Venda de campos marítimos não afeta arrecadação de royalties no Ceará

Petrobras iniciou fase vinculante da venda da totalidade da participação da estatal nos campos em águas de Atum, Curimã, Espada e Xaréu, na região de Paracuru. No ano passado, Estado e municípios arrecadaram R$ 109,9 milhões

Legenda: A expectativa é que as operações nos campos marítimos não sejam alteradas
Foto: Thiago Gaspar

Dando continuidade ao seu plano de desinvestimentos, a Petrobras iniciou, na última quarta-feira (4), o processo de venda de seus campos em água rasa localizados no Ceará. Segundo informou a companhia, a fase vinculante é referente à venda da totalidade de sua participação nos campos de Atum, Curimã, Espada e Xaréu, que compõem o Polo Ceará. Mesmo com a saída da estatal, a expectativa é que as operações nos campos marítimos, que ficam na região de Paracuru, não sejam alteradas, sem prejuízos quanto aos royalties recebidos pela produção.

No ano passado, foram arrecadados pelo Estado e municípios R$ 109,9 milhões em royalties, segundo dados da Agência Nacional de Petróleo e Gás Natural e Biocombustíveis (ANP).

"Para o Ceará, não haverá impacto negativo. Os poços não serão desativados, a produção continuará a mesma. O que muda é que os poços passarão para novos donos. A cadeia produtiva continuará operando, mas nas mãos de outras empresas", esclarece Bruno Iughetti, consultor na área de petróleo e gás.

De acordo com a estatal, a operação está alinhada à estratégia de otimização do portfólio e à melhoria de alocação do capital da companhia, que passa a concentrar cada vez mais os seus recursos em ativos de classe mundial em águas profundas e ultraprofundas, "onde a Petrobras tem demonstrado grande diferencial competitivo ao longo dos anos", informou a empresa em comunicado.

Poços maduros

Iughetti lembra que a companhia vem buscando se desfazer de poços menos produtivos para focar na exploração do pré-sal. "Isso faz parte do plano de negócios da Petrobras no sentido de fazer caixa separando os campos que dão retorno dos que não dão retorno sobre o investimento.
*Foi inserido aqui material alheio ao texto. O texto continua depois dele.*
[src/rtl/gen_pkg.sv]
`default_nettype none
// ============================================================================
// Module      : gen_pkg
// Description : Shared state encoding and index-width helper for gen_deser.
// Revision    : 1.0 - initial release
// ============================================================================
package gen_pkg;

  // Controller states: assembling a word, or presenting a finished word.
  typedef enum logic [0:0] {
    COLLECT = 1'b0,
    HOLD    = 1'b1
  } state_t;

  // Width of the lane index for a word of 'bits' lanes; never below 1 bit.
  function automatic int idx_width(input int bits);
    return (bits <= 2) ? 1 : $clog2(bits);
  endfunction

endpackage
`default_nettype wire

[src/rtl/gen_lane.sv]
`default_nettype none
// ============================================================================
// Module      : gen_lane
// Description : One bit of lane storage with write enable and sync reset.
// Revision    : 1.0 - initial release
// ============================================================================
module gen_lane (
  input  logic clk,
  input  logic reset,
  input  logic we,
  input  logic d,
  output logic q
);

  // Capture d when this lane is addressed; otherwise hold.
  always_ff @(posedge clk) begin
    if (reset) begin
      q <= 1'b0;
    end else if (we) begin
      q <= d;
    end
  end

endmodule
`default_nettype wire

[src/rtl/gen_deser.sv]
`default_nettype none
// ============================================================================
// Module      : gen_deser
// Description : Serial-to-parallel deserializer, LSB first, valid/ready on
//               both sides, zero-bubble handover from HOLD back to COLLECT.
// Revision    : 1.0 - initial release
// ============================================================================
module gen_deser
  import gen_pkg::*;
#(
  parameter int BITS = 4
) (
  input  logic            clk,
  input  logic            reset,
  input  logic            in_valid,
  input  logic            in_bit,
  output logic            in_ready,
  output logic            out_valid,
  output logic [BITS-1:0] out_data,
  input  logic            out_ready
);

  localparam int            IW       = idx_width(BITS);
  localparam logic [IW-1:0] LAST_IDX = IW'(BITS - 1);

  state_t          state;
  state_t          state_nxt;
  logic [IW-1:0]   idx;
  logic [IW-1:0]   idx_nxt;
  logic            in_xfer;
  logic [BITS-1:0] lane_we;
  logic [BITS-1:0] lane_q;

  // State and lane index register.
  always_ff @(posedge clk) begin
    if (reset) begin
      state <= COLLECT;
      idx   <= '0;
    end else begin
      state <= state_nxt;
      idx   <= idx_nxt;
    end
  end

  // Next-state, index update and handshake outputs.
  always_comb begin
    state_nxt = state;
    idx_nxt   = idx;
    in_ready  = 1'b1;
    out_valid = 1'b0;
    case (state)
      COLLECT: begin
        if (in_valid) begin
          if (idx == LAST_IDX) begin
            idx_nxt   = '0;
            state_nxt = HOLD;
          end else begin
            idx_nxt = idx + 1'b1;
          end
        end
      end
      HOLD: begin
        out_valid = 1'b1;
        // A new bit may only enter while the held word leaves.
        in_ready  = out_ready;
        if (out_ready) begin
          state_nxt = COLLECT;
          idx_nxt   = in_valid ? IW'(1) : '0;
        end
      end
      default: begin
        state_nxt = COLLECT;
        idx_nxt   = '0;
      end
    endcase
  end

  assign in_xfer  = in_valid && in_ready;
  assign out_data = lane_q;

  // Lane storage; idx is 0 throughout HOLD, so a handover transfer lands in lane 0.
  generate
    for (genvar i = 0; i < BITS; i++) begin : g_lane
      assign lane_we[i] = in_xfer && (idx == IW'(i));
      gen_lane u_lane (
        .clk   (clk),
        .reset (reset),
        .we    (lane_we[i]),
        .d     (in_bit),
        .q     (lane_q[i])
      );
    end
  endgenerate

  logic            stall_q;
  logic [BITS-1:0] data_q;

  // Remember whether the previous cycle stalled a presented word, and its data.
  always_ff @(posedge clk) begin
    stall_q <= !reset && out_valid && !out_ready;
    data_q  <= out_data;
  end

  // Structural invariants, checked on cycle values sampled at each edge.
  always_ff @(posedge clk) begin
    if (!reset) begin
      assert (!out_valid || state == HOLD);
      assert (32'(idx) < BITS);
      assert (!stall_q || out_data == data_q);
    end
  end

endmodule
`default_nettype wire
[config.mk]
export PLATFORM = sky130hd
export DESIGN_NAME = gen_deser
export DESIGN_NICKNAME = d
export VERILOG_FILES = /design/src/rtl/gen_pkg.sv /design/src/rtl/gen_lane.sv /design/src/rtl/gen_deser.sv
export SDC_FILE = /design/constraint.sdc
export NUM_CORES = 1
export LEC_CHECK = 0
export ABC_AREA = 1
export CAP_MARGIN = 20
export CORE_AREA = 2 2 39 41
export CTS_CLUSTER_SIZE = 25
export DETAILED_ROUTE_END_ITERATION = 6
export DIE_AREA = 0 0 41 43
export GPL_TIMING_DRIVEN = 0
export PLACE_DENSITY_LB_ADDON = 0.15
export REMOVE_ABC_BUFFERS = 1
export SLEW_MARGIN = 20
export SYNTH_ARGS = -nofsm -noshare
export SYNTH_HDL_FRONTEND = slang
export SYNTH_SLANG_ARGS = --single-unit
[constraint.sdc]
create_clock -name clk -period 1.2 [get_ports clk]
set_input_delay 0.12 -clock clk [delete_from_list [all_inputs] [get_ports clk]]
set_output_delay 0.12 -clock clk [all_outputs]
set_load 0.03 [all_outputs]
Word-level counts from Yosys, hierarchy flattened:

Cells that the tools add are included.
W data, S select, Z words.

* equality and inequality tests: 5
* reduce and logical (&&, ||, !) cells: 7
* bitwise logic cells: 1
* muxes and demuxes: 11
* add/sub/neg operators: 1

Operators with widths (number)
* $mux W1: 6
* $mux W2: 3
* $logic_and A1 B1 Y1: 5
* $eq A2 B2 Y1 const B: 2
* $ne A2 B2 Y1 const B: 2
* $pmux W2 S2: 1
* $add A2 B1 Y2 const B: 1
* $eq A2 B1 Y1 const B: 1
* $logic_not A2 Y1: 1
* $pmux W1 S2: 1
* $reduce_and A2 Y1: 1
* $not A1 Y1: 1

* bits of input ports: 5
* logic and storage cells: 31
* register bits after elaboration: 7
* output and inout bits: 6

Logic depth before layout (Yosys ltp):

* depth after elaboration: 4
* depth in mapped cells: 7

Cells and area by module:

A second synthesis with hierarchy kept.

* cell total of the unflattened synthesis: 60
* area total of the unflattened synthesis: 400.4 µm²

Modules (own cells, without submodules)
* gen_deser: seq. area each 60.1 µm², instances 1, cells each 32, area an instance 220.2 µm²
* gen_lane: seq. area each 20.0 µm², instances 4, cells each 7, area an instance 45.0 µm²

Least setup slack after synthesis:

No wires, ideal clock.

* path kind: reg2reg
* start point: register state
* end point: register g_lane[3].u_lane.q
* path slack: 0.109 ns
* data required time: 1.085 ns
* setup time: 0.115 ns
* buffers on the path: 1
* cell stages (with the launch flop): 5
* data arrival time: 0.976 ns
* cells stage by stage: dfxtp_1 nand2_2 buf_6 a21oi_1 nor2_1

* longest elaborated chain between the ends: 3

RTL lines
* start: declaration: line gen_deser.sv:26 `state_t state;`
* start signal: assignment: line gen_deser.sv:40 `state <= state_nxt;`
* $mux W1: line gen_deser.sv:51 `case (state)`
* via in_ready: line gen_deser.sv:17 `output logic in_ready,`
* $logic_and A1 B1 Y1: line gen_deser.sv:78 `assign in_xfer = in_valid && in_ready;`
* $logic_and A1 B1 Y1: line gen_deser.sv:84 `assign lane_we[i] = in_xfer && (idx == IW'(i));`
* end signal: assignment: line gen_lane.sv:18 `q <= 1'b0;`
* end signal: assignment: line gen_lane.sv:20 `q <= d;`
* end: declaration: line gen_lane.sv:12 `output logic q`

The timed path passes the listed nets, and every way through them passes these cells.
A chain may end at the register's enable or synchronous reset.

Final worst setup path:

* start point: register state
* end point: output port out_valid

* longest elaborated chain between the ends: 1

RTL lines
* $mux W1: line gen_deser.sv:51
* end: declaration: line gen_deser.sv:18 `output logic out_valid,`

No other way between the ends.

==> results.json <==
{
  "cp_slowest_cell": "dfxtp_1",
  "required_ns": 1.08,
  "clk_pin_slew_worst_paths_ns": 0.06,
  "synthDistinctLibCells": 12,
  "cts_root_buf": "clkbuf_4",
  "switching_share": 0.285,
  "grt_max_degree": 12,
  "pwr-share-seq": 0.436,
  "hold_violations": 0,
  "critical_path_cell_count": 1,
  "cp_cell_sequence": "clkdlybuf4s15_1",
  "drc_errors": 0,
  "period_share": 0.995,
  "crit_arrival_ns": 1.07,
  "timing.fmax_ghz": 0.837,
  "finClkSkew_ns": 0.00585,
  "async_flop_share": 0,
  "insertedDiodeCount": 0,
  "dp.cells": 82,
  "fin_hold_ws_ns": 0.442,
  "end_kind": "primary output",
  "drive_gt1_frac": 0.100,
  "synthTopCellsByArea": "dfxtp_1 (32%), ha_1 (11%), inv_1 (11%)",
  "yosysTopAreaCell": "dfxtp_1",
  "total_power_mw": 0.581,
  "cp_max_fo": 4,
  "power_density_nw_per_um2": 1080,
  "clock_latency_ns": 0.26,
  "rsz0062_at_grt": "yes",
  "htree_levels": 1,
  "yosysSeqAreaShare": 0.316,
  "rows": 14,
  "pwr-share-comb": 0.171,
  "routedWlPerCell_um": 8.47,
  "die_w_um": 41,
  "rr_worst_depth": 4,
  "power_leakage_nw": 0.282,
  "firstDrtPassIters": 3,
  "status": "finished clean",
  "ys_seq_elements": 7,
  "floorplan.initialDensity": 0.320,
  "hpwl_um": 549,
  "viasPerCell": 4.28,
  "grt_pass1_wl_um": 1250,
  "die_y_um": 43,
  "cp_top_family": "flip-flops",
  "cp-start-kind": "flop",
  "areaGrowthSynthToFinish_pct": 21.5,
  "synth-edff-count": 0,
  "synthCells": 62,
  "grt_use_met1": 0.149,
  "wirelength_um": 728,
  "core_um2": 1380,
  "layout.nets": 80,
  "via_count": 368,
  "p_int_mw": 0.415,
  "ios": 11,
  "ant_nets": 0,
  "use_met2": 0.122,
  "slew_headroom": 0.757,
  "nFillCells": 154,
  "regArea_um2": 140,
  "netlist_area_um2": 443,
  "whs_path_depth": 2,
  "cts.path.max_buffers": 2,
  "routabilityCongestion": 0.615,
  "busiest_layer": "met1",
  "clkPwrFrac": 0.393,
  "drt-initial-drc-count": 1,
  "cp_slowest_stage_delay_ns": 0.41,
  "cts.sinks": 7,
  "dieArea_um2": 1760,
  "setup_viol": 0,
  "post-route-util": 0.389,
  "maxCapViolCount": 0,
  "antenna_found_initial": 0,
  "synth.avg_cell_area_um2": 7.14,
  "critical_path_class": "flop to primary output",
  "tightest_slew_ns": 0.364,
  "cts_made_buffers": 3,
  "drv_slew": 0,
  "gr-usage-all-layers": 0.110,
  "overflow": 0,
  "grt_pass1_vias": 311,
  "hold_class": "primary input to flop",
  "finalCriticalPeriod_ns": 1.19,
  "cts_setup_buffers": 0,
  "synth_common_cells": "inv_1 (13), nand2_1 (12), dfxtp_1 (7), nand3_1 (6), buf_4 (5)",
  "numPortBuffers": 10,
  "switchingPower_mw": 0.166,
  "synth-main-ff-cell": "dfxtp_1",
  "instances_no_fill": 86,
  "yosysMostFrequentCell": "inv_1",
  "yosysWarnings": 0,
  "cts_tree": "done",
  "multiInputGateArea_um2": 210,
  "peakVddDrop_mv": 0.396,
  "critical_path_buf_inv_count": 1,
  "yosysTopAreaCellShare": 0.316,
  "use_met3": 0.0471
}
[metrics by stage]
stage / setup WS, ns / cell area (µm²) / setup TNS (ns)
2_1_floorplan: 0.0202 / 394 / 0
3_3_place_gp: -0.459 / 514 / -0.561
3_5_place_dp: -0.461 / 514 / -0.565
4_1_cts: 0.0115 / 529 / 0
5_1_grt: -0.0212 / 538 / -0.0212
6_report: 0.00562 / 538 / 0
[sequential cells by signal, summed over array words and instances, names as in the netlist]
signal,count
g_lane.u_lane.q,4
idx,2
state,1
[layout make-up]
type	instances	area share
clock buffers	4	0.0488
inverters	13	0.0907
multi-input cells	36	0.391
flip-flops and latches	7	0.260
well taps	16	0.0372
repair buffers	10	0.172
[final timing paths]
kind	start	end	slack, ns
worst max-delay path	state	out_valid	0.006
worst min register to register	g_lane[3].u_lane.q	g_lane[3].u_lane.q	0.49
worst min-delay path	reset	idx[0]	0.44
worst max register to register	idx[0]	idx[1]	0.17
[kinds of logic after synthesis]
logic type	count (synthesis)	synth area share
compound gates	4	0.0452
simple gates	28	0.305
buf+inv	19	0.220
fa+ha+maj	4	0.113
flops	7	0.316
[cells in the final DEF, fill, tap and decap left out]
cell	instances
nand3_2	2
nand3_1	6
clkbuf_4	4
inv_1	13
ha_1	4
nand2_1	12
nand4_1	3
clkbuf_1	1
nor2_1	4
dlygate4sd2_1	4
nand2_4	1
clkdlybuf4s50_1	4
a21oi_1	4
dfxtp_1	7
clkdlybuf4s15_1	1
[what timing repair did]
| item | CTS | global route |
|---|---|---|
| hold buffers | 0 | 0 |
| gates cloned | 0 | 0 |
| gates resized for setup | 10 | 3 |
| setup endpoints to repair | 6 | 2 |
[routing by layer]
layer | up-vias | wire (µm)
li1 | 205 | -
met5 | - | 0
met2 | 9 | 318
met1 | 152 | 362
met4 | 0 | 15
met3 | 2 | 31
[power groups by stage]
stage	registers, mW	logic (mW)	clock network (mW)
after floorplan	0.272	0.0501	0
after global placement	0.259	0.104	0
after detailed placement	0.259	0.105	0
after CTS	0.253	0.100	0.231
after global routing	0.255	0.113	0.246
final	0.253	0.0996	0.228
No activity file was read; power rests on OpenSTA's default activity.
Então, esses campos já não fazem mais parte do nível de interesse da companhia, que prefere direcionar seus recursos para os campos do pré-sal", diz.
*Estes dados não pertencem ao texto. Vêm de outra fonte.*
$ cat config.mk
export PLATFORM = sky130hd
export DESIGN_NAME = traffic_light_monitor
export DESIGN_NICKNAME = d
export VERILOG_FILES = /design/src/rtl/traffic_light_monitor.sv
export SDC_FILE = /design/constraint.sdc
export NUM_CORES = 1
export LEC_CHECK = 0
export BUFFER_PORTS_ARGS = -buffer_cell sky130_fd_sc_hd__buf_2
export CAP_MARGIN = 20
export CORE_MARGIN = 2
export CORE_UTILIZATION = 40
export DETAILED_ROUTE_END_ITERATION = 7
export GPL_TIMING_DRIVEN = 0
export SETUP_SLACK_MARGIN = 0.1
export SLEW_MARGIN = 20
export SYNTH_ARGS = -nofsm -noshare
export SYNTH_HDL_FRONTEND = slang
export SYNTH_SLANG_ARGS = --single-unit
$ cat constraint.sdc
create_clock -name clk -period 6.15 [get_ports clk]
set_input_delay 1.23 -clock clk [delete_from_list [all_inputs] [get_ports clk]]
set_output_delay 1.23 -clock clk [all_outputs]
set_load 0.02 [all_outputs]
O Polo Ceará, em operação desde a década de 1980, fica a uma distância de 30 quilômetros da costa do Ceará, em lâmina d'água entre 30 e 50 metros. A produção média em 2019 foi de 4,2 mil bpd de óleo e 76,9 mil m³/d de gás.

"São poços maduros que necessitam de muito investimento para manter a produção. Pelo volume, esses poços não fazem mais sentido para a Petrobras, mas podem ser rentáveis para companhias de menor porte", diz Iughetti. Hoje, a Petrobras é a operadora desses campos, com 100% de participação sobre os direitos de exploração e produção dos contratos de concessão.

Os potenciais compradores habilitados para essa fase receberão carta-convite com instruções sobre o processo de desinvestimento. Quanto à venda dos campos terrestres operados pela Petrobras no Ceará, na Fazenda Belém, em Icapuí, que também fazem parte do plano de desinvestimento da companhia, Iughetti diz que a expectativa é que sejam vendidos a partir do primeiro trimestre do próximo ano.